What the exercise asks
Pull out each line of the records holding the string "sticky".

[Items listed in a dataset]
###
<file path="src/hw/rtl/u2d_pkg.sv">
package u2d_pkg;

  localparam int MagWidth   = 64;
  localparam int ScaleWidth = 12;
  localparam int ExpWidth   = 13;
  localparam int MantWidth  = 53;
  localparam int FracBits   = 52;
  localparam int LzcWidth   = 6;

  localparam logic signed [ExpWidth-1:0] ExpOffset = 13'sd1086;
  localparam logic signed [ExpWidth-1:0] ExpMax    = 13'sd2047;
  localparam logic [MagWidth-1:0]        InfBits   = 64'h7ff0_0000_0000_0000;

  typedef struct packed {
    logic [MagWidth-1:0]          mag;
    logic signed [ScaleWidth-1:0] scale;
    logic [LzcWidth-1:0]          lzc;
    logic                         nonzero;
  } lead_t;

  typedef struct packed {
    logic [MantWidth-1:0]       mant;
    logic                       sticky;
    logic signed [ExpWidth-1:0] biased;
    logic                       nonzero;
  } norm_t;

  typedef struct packed {
    logic [MagWidth-1:0] bits;
    logic                inf;
    logic                flush;
  } result_t;

  function automatic logic [LzcWidth-1:0] lead_zeros(input logic [MagWidth-1:0] value);
    logic [MagWidth-1:0] v;
    logic [LzcWidth-1:0] lz;
    v  = value;
    lz = '0;
    if (v[63:32] == 32'd0) begin
      lz[5] = 1'b1;
      v     = {v[31:0], 32'd0};
    end
    if (v[63:48] == 16'd0) begin
      lz[4] = 1'b1;
      v     = {v[47:0], 16'd0};
    end
    if (v[63:56] == 8'd0) begin
      lz[3] = 1'b1;
      v     = {v[55:0], 8'd0};
    end
    if (v[63:60] == 4'd0) begin
      lz[2] = 1'b1;
      v     = {v[59:0], 4'd0};
    end
    if (v[63:62] == 2'd0) begin
      lz[1] = 1'b1;
      v     = {v[61:0], 2'd0};
    end
    if (v[63] == 1'b0) begin
      lz[0] = 1'b1;
    end
    return lz;
  endfunction

endpackage

</file>
<file path="src/hw/rtl/uint64_to_double_scaled.sv">
// Converts an unsigned 64-bit integer times a signed power of two into a
// binary64 pattern (sign always zero). Wide values are rounded towards plus
// infinity; results below the normal range flush to +0 and those above give
// +infinity, each reported on tuser. Three register stages (leading-zero
// count, normalising shift, round and pack): one item per cycle; a stall at
// the output holds all stages.
module uint64_to_double_scaled (
  input  logic        clk,
  input  logic        rst,
  input  logic        s_axis_tvalid,
  output logic        s_axis_tready,
  input  logic [79:0] s_axis_tdata,  // magnitude[63:0], scale_exponent[75:64], zero fill
  output logic        m_axis_tvalid,
  input  logic        m_axis_tready,
  output logic [63:0] m_axis_tdata,  // double_bits[63:0]
  output logic [1:0]  m_axis_tuser   // went_infinite[0], flushed_zero[1]
);

  logic             en;
  logic             lead_valid;
  logic             norm_valid;
  logic             pack_valid;
  u2d_pkg::lead_t   lead_data;
  u2d_pkg::norm_t   norm_data;
  u2d_pkg::result_t pack_data;

  assign en            = !pack_valid || m_axis_tready;
  assign s_axis_tready = en;

  u2d_lead u_lead (
    .clk            (clk),
    .rst            (rst),
    .en             (en),
    .in_valid       (s_axis_tvalid),
    .magnitude      (s_axis_tdata[63:0]),
    .scale_exponent ($signed(s_axis_tdata[75:64])),
    .out_valid      (lead_valid),
    .out_data       (lead_data)
  );

  u2d_norm u_norm (
    .clk       (clk),
    .rst       (rst),
    .en        (en),
    .in_valid  (lead_valid),
    .in_data   (lead_data),
    .out_valid (norm_valid),
    .out_data  (norm_data)
  );

  u2d_pack u_pack (
    .clk       (clk),
    .rst       (rst),
    .en        (en),
    .in_valid  (norm_valid),
    .in_data   (norm_data),
    .out_valid (pack_valid),
    .out_data  (pack_data)
  );

  assign m_axis_tvalid = pack_valid;
  assign m_axis_tdata  = pack_data.bits;
  assign m_axis_tuser  = {pack_data.flush, pack_data.inf};

endmodule

</file>
<file path="src/hw/rtl/u2d_lead.sv">
module u2d_lead (
  input  logic                                   clk,
  input  logic                                   rst,
  input  logic                                   en,
  input  logic                                   in_valid,
  input  logic [u2d_pkg::MagWidth-1:0]           magnitude,
  input  logic signed [u2d_pkg::ScaleWidth-1:0]  scale_exponent,
  output logic                                   out_valid,
  output u2d_pkg::lead_t                         out_data
);

  logic           valid;
  u2d_pkg::lead_t data;

  always_ff @(posedge clk) begin
    if (rst) begin
      valid <= 1'b0;
    end else if (en) begin
      valid <= in_valid;
    end
  end

  always_ff @(posedge clk) begin
    if (en) begin
      data.mag     <= magnitude;
      data.scale   <= scale_exponent;
      data.lzc     <= u2d_pkg::lead_zeros(magnitude);
      data.nonzero <= (magnitude != '0);
    end
  end

  assign out_valid = valid;
  assign out_data  = data;

endmodule

</file>
<file path="src/hw/rtl/u2d_norm.sv">
module u2d_norm (
  input  logic           clk,
  input  logic           rst,
  input  logic           en,
  input  logic           in_valid,
  input  u2d_pkg::lead_t in_data,
  output logic           out_valid,
  output u2d_pkg::norm_t out_data
);

  logic [u2d_pkg::MagWidth-1:0]              shifted;
  logic signed [u2d_pkg::ExpWidth-1:0]       biased_next;
  logic                                      valid;
  u2d_pkg::norm_t                            data;

  // leading one lands on bit 63; low bits beyond the mantissa fold into sticky
  assign shifted     = in_data.mag << in_data.lzc;
  assign biased_next = {in_data.scale[u2d_pkg::ScaleWidth-1], in_data.scale}
                       + u2d_pkg::ExpOffset
                       - $signed({{(u2d_pkg::ExpWidth-u2d_pkg::LzcWidth){1'b0}}, in_data.lzc});

  always_ff @(posedge clk) begin
    if (rst) begin
      valid <= 1'b0;
    end else if (en) begin
      valid <= in_valid;
    end
  end

  always_ff @(posedge clk) begin
    if (en) begin
      data.mant    <= shifted[63:11];
      data.sticky  <= |shifted[10:0];
      data.biased  <= biased_next;
      data.nonzero <= in_data.nonzero;
    end
  end

  assign out_valid = valid;
  assign out_data  = data;

endmodule

</file>
<file path="src/hw/rtl/u2d_pack.sv">
module u2d_pack (
  input  logic             clk,
  input  logic             rst,
  input  logic             en,
  input  logic             in_valid,
  input  u2d_pkg::norm_t   in_data,
  output logic             out_valid,
  output u2d_pkg::result_t out_data
);

  logic [u2d_pkg::MantWidth:0]         rounded;
  logic signed [u2d_pkg::ExpWidth-1:0] biased;
  logic                                valid;
  u2d_pkg::result_t                    data;
  u2d_pkg::result_t                    data_next;

  assign rounded = {1'b0, in_data.mant}
                   + {{u2d_pkg::MantWidth{1'b0}}, in_data.sticky};
  assign biased  = in_data.biased
                   + $signed({{(u2d_pkg::ExpWidth-1){1'b0}}, rounded[u2d_pkg::MantWidth]});

  always_comb begin
    data_next = '0;
    if (in_data.nonzero) begin
      if (biased <= 0) begin
        data_next.flush = 1'b1;
      end else if (biased >= u2d_pkg::ExpMax) begin
        data_next.bits = u2d_pkg::InfBits;
        data_next.inf  = 1'b1;
      end else begin
        data_next.bits = {1'b0, biased[10:0], rounded[u2d_pkg::FracBits-1:0]};
      end
    end
  end

  always_ff @(posedge clk) begin
    if (rst) begin
      valid <= 1'b0;
    end else if (en) begin
      valid <= in_valid;
    end
  end

  always_ff @(posedge clk) begin
    if (en) begin
      data <= data_next;
    end
  end

  assign out_valid = valid;
  assign out_data  = data;

endmodule
</file>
###
Answer to the exercise
    logic                       sticky;
  // leading one lands on bit 63; low bits beyond the mantissa fold into sticky
      data.sticky  <= |shifted[10:0];
                   + {{u2d_pkg::MantWidth{1'b0}}, in_data.sticky};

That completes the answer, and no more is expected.